Wednesday, June 29, 2011

Lift by Kelly Corrigan: A Review

Lift by Kelly Corrigan

I found this on the library shelf while looking for something else. It felt more like a miracle than simple luck as it is not much bigger than my hand and could so easily have been lost in the burgeoning lacuna of my vision. But it managed to catch my ailing eye. I suspect it was the butterfly as myself, a sister and a niece all have profound connection to the butterfly and all it symbolizes. At any rate I picked it up and I opened it and read the first several pages and when I found myself laughing out loud--in the library mind you--I knew I needed to just take it home.

It is a letter written by a mother to her young daughters for them to read once they are much older--possibly not until they are grown with children of their own.

The bit that had me laughing out loud? She shares the story of how she herself as a young daughter had gone after a bug on the windshield of the family car by stomping on it from the wrong side of the glass until the pane cracked repeatedly.

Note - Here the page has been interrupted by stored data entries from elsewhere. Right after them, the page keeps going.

Background: an optimization exercise with open tools, aiming at small area and a short achievable clock period. Do not read the settings as production practice. RTL that was checked went through simulation tests only; none was proved equivalent to the original. Power is estimated from default activity; no workload was simulated.

## region
module region (
    input  logic                                     clk,
    input  logic                                     rst_n,
    input  logic [4-1:0]                re,
    input  logic [2*4-1:0]              rsel,
    input  logic [5*4-1:0] raddr,
    input  logic [4-1:0]                we,
    input  logic [2*4-1:0]              wsel,
    input  logic [5*4-1:0] waddr,
    input  logic [16*4-1:0] wdata,
    output logic [4-1:0]                rvalid,
    output logic [16*4-1:0] rdata,
    output logic                                     empty,
    output logic                                     almostfull
);
==> module read_arbiter, before the edit <==
module read_arbiter (
    input  logic                                     clk,
    input  logic                                     rst_n,
    input  logic [4-1:0]                re,
    input  logic [2*4-1:0]              rsel,
    input  logic [5*4-1:0] raddr,
    output logic [4-1:0]                rvalid,
    output logic [16*4-1:0] rdata,
    output logic [(1<<5)-1:0]           ram_rrow,
    input  logic [16-1:0]                ram_rdata,
    output logic                                     fifo_re,
    input  logic [16-1:0]                fifo_rdata,
    input  logic                                     fifo_empty
);
    logic [4-1:0] ram_req;
    logic [4-1:0] fifo_req;
    logic [4-1:0] rvalid_q;
    logic [16-1:0] ram_word_q;
    logic [16-1:0] fifo_word_q;
    always_comb begin
        for (int c = 0; c < 4; c++) begin
            ram_req[c]  = re[c] && (rsel[2*c +: 2] == 2'd1);
            fifo_req[c] = re[c] && (rsel[2*c +: 2] == 2'd2);
        end
    end
    logic [4-1:0][(1<<5)-1:0] chan_row_n;
    for (genvar c = 0; c < 4; c++) begin : g_dec
        chan_row_dec i_chan_row_dec (
            .re    (re[c]),
            .rsel  (rsel[2*c +: 2]),
            .raddr (raddr[c*5 +: 5]),
            .row_n (chan_row_n[c])
        );
    end
    row_merge i_row_merge (
        .row_n (chan_row_n),
        .row   (ram_rrow)
    );
    assign fifo_re = |fifo_req && !fifo_empty;
    always_ff @(posedge clk) begin
        if (!rst_n) begin
            rvalid_q <= '0;
        end else begin
            for (int c = 0; c < 4; c++) begin
                rvalid_q[c] <= ram_req[c] || (fifo_req[c] && !fifo_empty);
            end
        end
    end
    always_ff @(posedge clk) begin
        ram_word_q  <= ram_rdata;
        fifo_word_q <= fifo_rdata;
    end
    assign rvalid = rvalid_q;
    for (genvar c = 0; c < 4; c++) begin : g_chan
        for (genvar b = 0; b < 16; b += 4) begin : g_slice
            rdata_slice i_slice (
                .clk       (clk),
                .from_ram  (ram_req[c]),
                .from_fifo (rsel[2*c + 1]),
                .ram_word  (ram_word_q[b +: 4]),
                .fifo_word (fifo_word_q[b +: 4]),
                .rdata     (rdata[c*16 + b +: 4])
            );
        end
    end
endmodule
==> module rdata_slice, before the edit <==
module rdata_slice (
    input  logic       clk,
    input  logic       from_ram,
    input  logic       from_fifo,
    input  logic [3:0] ram_word,
    input  logic [3:0] fifo_word,
    output logic [3:0] rdata
);
    logic from_ram_q;
    logic from_fifo_q;
    always_ff @(posedge clk) begin
        from_ram_q  <= from_ram;
        from_fifo_q <= from_fifo && !from_ram;
    end
    logic [3:0] ram_n;
    logic [3:0] fifo_n;
    word_and_n #(.W(4)) i_ram_gate (
        .en  (from_ram_q),
        .a   (ram_word),
        .y_n (ram_n)
    );
    word_and_n #(.W(4)) i_fifo_gate (
        .en  (from_fifo_q),
        .a   (fifo_word),
        .y_n (fifo_n)
    );
    word_nand2 #(.W(4)) i_nand2 (
        .a (ram_n),
        .b (fifo_n),
        .y (rdata)
    );
endmodule
Settings: LEC_CHECK=0, CAP_MARGIN=20, CORE_MARGIN=2, CORE_UTILIZATION=50, CTS_CLUSTER_DIAMETER=80, CTS_CLUSTER_SIZE=25, SETUP_SLACK_MARGIN=1.9, SLEW_MARGIN=20, SYNTH_HIERARCHICAL=1; clock period 4.0 ns.
standard.sh (not shown) runs the stock make flow with config.mk's settings and CLKGATE_MAP_FILE= SYNTH_SCRIPT=/design/flow/synth_recipe.tcl, a recipe that flattens the netlist after the stock synthesis.
==> flow/flow/run.sh <==
#!/bin/bash
# Layout flow: the standard ORFS flow (standard.sh), unchanged synthesis,
# with plain buffers on the ports instead of the delay cells buffer_ports
# picks by default, and a clock tree without dummy loads. Each step's output
# goes to a log of its own here.
set -euo pipefail
export BUFFER_PORTS_ARGS="-buffer_cell sky130_fd_sc_hd__buf_2"
export CTS_ARGS="-sink_clustering_enable -repair_clock_nets -sink_clustering_size 25 -sink_clustering_max_diameter 80 -dont_use_dummy_load"
bash standard.sh synth > synth.log 2>&1
bash standard.sh floorplan > floorplan.log 2>&1
bash standard.sh place > place.log 2>&1
bash standard.sh cts > cts.log 2>&1
bash standard.sh route > route.log 2>&1
bash standard.sh finish > finish.log 2>&1
The first run completed without violations.
Change:
--- a/flow/design.v
+++ b/flow/design.v
@@ -250,14 +250,14 @@
     end
     assign rvalid = rvalid_q;
     for (genvar c = 0; c < 4; c++) begin : g_chan
-        for (genvar b = 0; b < 16; b += 4) begin : g_slice
+        for (genvar b = 0; b < 16; b += 8) begin : g_slice
             rdata_slice i_slice (
                 .clk       (clk),
                 .from_ram  (ram_req[c]),
                 .from_fifo (rsel[2*c + 1]),
-                .ram_word  (ram_word_q[b +: 4]),
-                .fifo_word (fifo_word_q[b +: 4]),
-                .rdata     (rdata[c*16 + b +: 4])
+                .ram_word  (ram_word_q[b +: 8]),
+                .fifo_word (fifo_word_q[b +: 8]),
+                .rdata     (rdata[c*16 + b +: 8])
             );
         end
     end
@@ -289,9 +289,9 @@
     input  logic       clk,
     input  logic       from_ram,
     input  logic       from_fifo,
-    input  logic [3:0] ram_word,
-    input  logic [3:0] fifo_word,
-    output logic [3:0] rdata
+    input  logic [7:0] ram_word,
+    input  logic [7:0] fifo_word,
+    output logic [7:0] rdata
 );
     logic from_ram_q;
     logic from_fifo_q;
@@ -299,19 +299,19 @@
         from_ram_q  <= from_ram;
         from_fifo_q <= from_fifo && !from_ram;
     end
-    logic [3:0] ram_n;
-    logic [3:0] fifo_n;
-    word_and_n #(.W(4)) i_ram_gate (
+    logic [7:0] ram_n;
+    logic [7:0] fifo_n;
+    word_and_n #(.W(8)) i_ram_gate (
         .en  (from_ram_q),
         .a   (ram_word),
         .y_n (ram_n)
     );
-    word_and_n #(.W(4)) i_fifo_gate (
+    word_and_n #(.W(8)) i_fifo_gate (
         .en  (from_fifo_q),
         .a   (fifo_word),
         .y_n (fifo_n)
     );
-    word_nand2 #(.W(4)) i_nand2 (
+    word_nand2 #(.W(8)) i_nand2 (
         .a (ram_n),
         .b (fifo_n),
         .y (rdata)
Effect: Synthesized cell count barely changes; die area goes down slightly; via count increases slightly; power drops slightly; worst setup slack gains 0.014 ns; clock skew goes up by 0.017 ns; wire length went up by a few percent; non-clock buffer count drops by 2.


rev 12:
region, a different RTL version from the one above (not shown whole).
Size in the first run: roughly 1,200 flip-flops, ~200 I/O pins.
==> module region_ram, before the edit <==
module region_ram (
    input  logic                      clk,
    input  logic [(1<<5)-1:0] rrow,
    output logic [16-1:0] rword,
    input  logic                      we,
    input  logic [5-1:0] waddr,
    input  logic [16-1:0] wdata
);
    localparam int unsigned DEPTH = 1 << 5;
    logic [DEPTH-1:0][16-1:0] mem;
    logic [DEPTH-1:0]                     wrow;
    always_comb begin
        for (int i = 0; i < DEPTH; i++) begin
            wrow[i] = we && (waddr == 5'(i));
        end
    end
    always_ff @(posedge clk) begin
        for (int i = 0; i < DEPTH; i++) begin
            if (wrow[i]) begin
                mem[i] <= wdata;
            end
        end
    end
    always_comb begin
        rword = '0;
        for (int i = 0; i < DEPTH; i++) begin
            rword |= {16{rrow[i]}} & mem[i];
        end
    end
endmodule
==> module region_fifo, before the edit <==
module region_fifo (
    input  logic                      clk,
    input  logic                      rst_n,
    input  logic                      re,
    output logic [16-1:0] head,
    input  logic                      we,
    input  logic [16-1:0] wdata,
    output logic                      empty,
    output logic                      almostfull
);
    localparam int unsigned DEPTH = 1 << 5;
    localparam logic [5:0] AFULL_LEVEL = (5+1)'(DEPTH - 4);
    logic [DEPTH-1:0][16-1:0] mem;
    logic [5:0]   count;
    logic [3:0]                head_lo, head_lo_nxt;
    logic [DEPTH/4-1:0]        head_hi, head_hi_nxt;
    logic                      do_wr;
    logic [DEPTH-1:0]          hrow;
    logic [5:0]   count_up, count_dn, count_nxt;
    assign do_wr = we && !count[5];
    assign count_up = count + 1'b1;
    assign count_dn = count - 1'b1;
    always_comb begin
        if (re) begin
            count_nxt = do_wr ? count : count_dn;
        end else begin
            count_nxt = do_wr ? count_up : count;
        end
    end
    always_comb begin
        head_lo_nxt = head_lo;
        head_hi_nxt = head_hi;
        if (do_wr && !re) begin
            head_lo_nxt = {head_lo[2:0], head_lo[3]};
            if (head_lo[3]) begin
                head_hi_nxt = {head_hi[DEPTH/4-2:0], head_hi[DEPTH/4-1]};
            end
        end else if (re && !do_wr) begin
            head_lo_nxt = {head_lo[0], head_lo[3:1]};
            if (head_lo[0]) begin
                head_hi_nxt = {head_hi[0], head_hi[DEPTH/4-1:1]};
            end
        end
    end
    always_ff @(posedge clk) begin
        if (!rst_n) begin
            count      <= '0;
            head_lo    <= 4'b1000;
            head_hi    <= {1'b1, {(DEPTH/4-1){1'b0}}};
            empty      <= 1'b1;
            almostfull <= 1'b0;
        end else begin
            count      <= count_nxt;
            head_lo    <= head_lo_nxt;
            head_hi    <= head_hi_nxt;
            empty      <= (count_nxt == '0);
            almostfull <= (count_nxt >= AFULL_LEVEL);
        end
    end
    always_ff @(posedge clk) begin
        if (do_wr) begin
            mem <= {mem[DEPTH-2:0], wdata};
        end
    end
    always_comb begin
        for (int i = 0; i < DEPTH; i++) begin
            hrow[i] = head_lo[i%4] && head_hi[i/4];
        end
        head = '0;
        for (int i = 0; i < DEPTH; i++) begin
            head |= {16{hrow[i]}} & mem[i];
        end
    end
endmodule
==> module read_arbiter, before the edit <==
module read_arbiter (
    input  logic                                     clk,
    input  logic                                     rst_n,
    input  logic [4-1:0]                re,
    input  logic [2*4-1:0]              rsel,
    input  logic [5*4-1:0] raddr,
    output logic [4-1:0]                rvalid,
    output logic [16*4-1:0] rdata,
    output logic [(1<<5)-1:0]           ram_rrow,
    input  logic [16-1:0]                ram_rdata,
    output logic                                     fifo_re,
    input  logic [16-1:0]                fifo_rdata,
    input  logic                                     fifo_empty
);
    logic [4-1:0] ram_req;
    logic [4-1:0] fifo_req;
    logic [4-1:0] rvalid_q;
    logic [16*4-1:0] rdata_q;
    always_comb begin
        ram_rrow = '0;
        for (int c = 0; c < 4; c++) begin
            ram_req[c]  = re[c] && (rsel[2*c +: 2] == 2'd1);
            fifo_req[c] = re[c] && (rsel[2*c +: 2] == 2'd2);
            for (int i = 0; i < (1 << 5); i++) begin
                ram_rrow[i] = ram_rrow[i] ||
                    (ram_req[c] && raddr[c*5 +: 5] == 5'(i));
            end
        end
    end
    assign fifo_re = |fifo_req && !fifo_empty;
    always_ff @(posedge clk) begin
        if (!rst_n) begin
            rvalid_q <= '0;
        end else begin
            for (int c = 0; c < 4; c++) begin
                rvalid_q[c] <= ram_req[c] || (fifo_req[c] && !fifo_empty);
            end
        end
    end
    always_ff @(posedge clk) begin
        for (int c = 0; c < 4; c++) begin
            rdata_q[c*16 +: 16] <= rsel[2*c + 1] ? fifo_rdata : ram_rdata;
        end
    end
    assign rvalid = rvalid_q;
    assign rdata  = rdata_q;
endmodule
==> module region, before the edit <==
module region (
    input  logic                                     clk,
    input  logic                                     rst_n,
    input  logic [4-1:0]                re,
    input  logic [2*4-1:0]              rsel,
    input  logic [5*4-1:0] raddr,
    input  logic [4-1:0]                we,
    input  logic [2*4-1:0]              wsel,
    input  logic [5*4-1:0] waddr,
    input  logic [16*4-1:0] wdata,
    output logic [4-1:0]                rvalid,
    output logic [16*4-1:0] rdata,
    output logic                                     empty,
    output logic                                     almostfull
);
    logic [(1<<5)-1:0] ram_rrow;
    logic [16-1:0] ram_rdata;
    logic                      ram_we;
    logic [5-1:0] ram_waddr;
    logic [16-1:0] ram_wdata;
    logic                      fifo_re;
    logic [16-1:0] fifo_rdata;
    logic                      fifo_we;
    logic [16-1:0] fifo_wdata;
    read_arbiter i_read_arbiter (
        .clk        (clk),
        .rst_n      (rst_n),
        .re         (re),
        .rsel       (rsel),
        .raddr      (raddr),
        .rvalid     (rvalid),
        .rdata      (rdata),
        .ram_rrow   (ram_rrow),
        .ram_rdata  (ram_rdata),
        .fifo_re    (fifo_re),
        .fifo_rdata (fifo_rdata),
        .fifo_empty (empty)
    );
    write_arbiter i_write_arbiter (
        .clk        (clk),
        .rst_n      (rst_n),
        .we         (we),
        .wsel       (wsel),
        .waddr      (waddr),
        .wdata      (wdata),
        .ram_we     (ram_we),
        .ram_waddr  (ram_waddr),
        .ram_wdata  (ram_wdata),
        .fifo_we    (fifo_we),
        .fifo_wdata (fifo_wdata)
    );
    region_ram i_region_ram (
        .clk    (clk),
        .rrow   (ram_rrow),
        .rword  (ram_rdata),
        .we     (ram_we),
        .waddr  (ram_waddr),
        .wdata  (ram_wdata)
    );
    region_fifo i_region_fifo (
        .clk        (clk),
        .rst_n      (rst_n),
        .re         (fifo_re),
        .head       (fifo_rdata),
        .we         (fifo_we),
        .wdata      (fifo_wdata),
        .empty      (empty),
        .almostfull (almostfull)
    );
endmodule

The title and the image of the butterfly refer to the theme. Lift is a term used by pilots, hang-gliders, kite fliers, ornithologists and anyone else for whom aerodynamics plays any role. It refers to the updrafts that keep those on the wing aloft. The significance of these updrafts in terms of this essay is the fact they can only exist because of the turbulence caused by the meeting of cool air with the thermals or columns of warm air. The same confluence can as easily create a sink which has yanked many a winged thing out of the sky.

And thus the tears as well as the laughter in this long musing on the meaning of motherhood--the story of her youngest daughter's bout with viral meningitis as a baby, the sudden death of a friend's son, the shame felt after hearing her eldest daughter's teacher describe the child's edgy temper and impatience and realizing this was what she had been modeling for her.

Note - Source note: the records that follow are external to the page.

This design comes from an exercise in tuning for small area on the open sky130 flow, not from production work.
In this exercise RTL edits were held to simulation tests only and were not proved equivalent to the original.
No activity file was given, so power comes from the tool's default toggle rates.

==> flow/design.v, too long to show whole: its modules and the start of the top module <==
// module lk_hp_upd: 433 lines
// module lk_lp_upd: 419 lines
// module lk_mul_sat: 541 lines
// module lk_sub_sat: 79 lines
// module lk_add_sat: 65 lines
// module lk_neg_sat: 62 lines
// module lockin_top: 177 lines
module lockin_top (
    input  logic                  clk,
    input  logic                  rst,
    input  lockin_pkg::sample_t   i_in1,
    input  lockin_pkg::sample_t   i_in2,
    input  lockin_pkg::bus_word_t i_sys_addr,
    input  lockin_pkg::bus_word_t i_sys_wdata,
    input  logic                  i_sys_wen,
    input  logic                  i_sys_ren,
    output lockin_pkg::sample_t   o_out1,
    output lockin_pkg::sample_t   o_out2,
    output lockin_pkg::sample_t   o_osc1,
    output lockin_pkg::sample_t   o_osc2,
    output lockin_pkg::bus_word_t o_sys_rdata,
    output logic                  o_sys_err,
    output logic                  o_sys_ack
);
  // ...
==> flow/flow/run.sh <==
#!/bin/bash
# The standard layout with two changes:
#  - the port buffers are the smallest buffer cell (buf_1);
#  - ABC maps the logic with an area-oriented script (flow/abc_area.script,
#    amap instead of map). Everything else, registers included, is the
#    standard synthesis and flow: the ORFS scripts are copied unchanged and
#    only abc_area.script is replaced in the copy.
set -o pipefail
rm -rf scripts_area
cp -r "$FLOW_HOME/scripts" scripts_area
chmod -R u+w scripts_area
cp flow/abc_area.script scripts_area/abc_area.script
export BUFFER_PORTS_ARGS="-buffer_cell sky130_fd_sc_hd__buf_1"
bash standard.sh SCRIPTS_DIR="$PWD/scripts_area" finish 2>&1 | tee standard.log
==> flow/flow/abc_area.script <==
strash
dc2
dch -f
amap
topo
stime -c
buffer -c
upsize -c
dnsize -c
==> flow/standard.sh <==
#!/bin/bash
# synth_recipe.tcl (not shown) runs the flow's synth.tcl, then flattens the netlist and writes it again
# the make line also repeats each setting of config.mk as NAME=value (left out here)
make -C /OpenROAD-flow-scripts/flow DESIGN_CONFIG=/design/flow/config.mk WORK_HOME=/design/flow/orfs CLKGATE_MAP_FILE= SYNTH_SCRIPT=/design/flow/synth_recipe.tcl "${@:-finish}"
==> flow/config.mk <==
export PLATFORM = sky130hd
export DESIGN_NAME = lockin_top
export DESIGN_NICKNAME = lockin_top
export VERILOG_FILES = /design/flow/design.v
export SDC_FILE = /design/flow/constraint.sdc
export NUM_CORES = 4
export LEC_CHECK = 0
export ABC_AREA = 1
export CAP_MARGIN = 20
export CORE_MARGIN = 2
export CORE_UTILIZATION = 60
export CTS_BUF_LIST = sky130_fd_sc_hd__clkbuf_8
export CTS_CLUSTER_DIAMETER = 60
export CTS_CLUSTER_SIZE = 12
export PLACE_DENSITY = 0.7
export SLEW_MARGIN = 20
==> flow/constraint.sdc <==
create_clock -name core_clock -period 10.5 [get_ports {clk}]
set_input_delay 2.1000 -clock core_clock [delete_from_list [all_inputs] [get_ports {clk}]]
set_output_delay 2.1000 -clock core_clock [all_outputs]
set_load 0.01 [all_outputs]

But in spite of all the anxiety, the threat of heartbreak, the messes and minor mishaps, the shamful missteps she tells her girls it was all worth it. She tells them if she were forced to choose between the too fates of cancer and infertility for them she, a two-time cancer survivor, would choose cancer. She tells them so often that 'This (motherhood) was her dream. That they were her dream, they have taken to saying the lines with or for her.

Reading these Mommy Memoirs is always bittersweet for me as such had been my dream from the age of seven (if not sooner) on up. But I never did get to live it myself. Instead I filled the hole at various times by collecting baby dolls and Madonna & Child pictures, babysitting, doting on nieces and nephews and gorging on stories featuring children whether print, screen or gossip; whether fiction or true.

As if to emphasize this huge lacuna in my life while my emotions were tenderized by Corrigan's story while I was still at the dinner table our neighbor from across the driveway brought by her new twin granddaughters. I only got to see them through the screen as my MIL wasn't sure how their dog would handle having two adults and two infants swarm in on him. Being the daughter of a twin, having twins was my dream.

It is only eighty-some small pages so is really more of a long essay than a book. I started it over this afternoon and read it practically in one sitting and would have if not for the call to dinner. I read the last ten pages as soon as I could get back to the room.

Anyone who's ever had a child or a mother would find something to savor in this little book.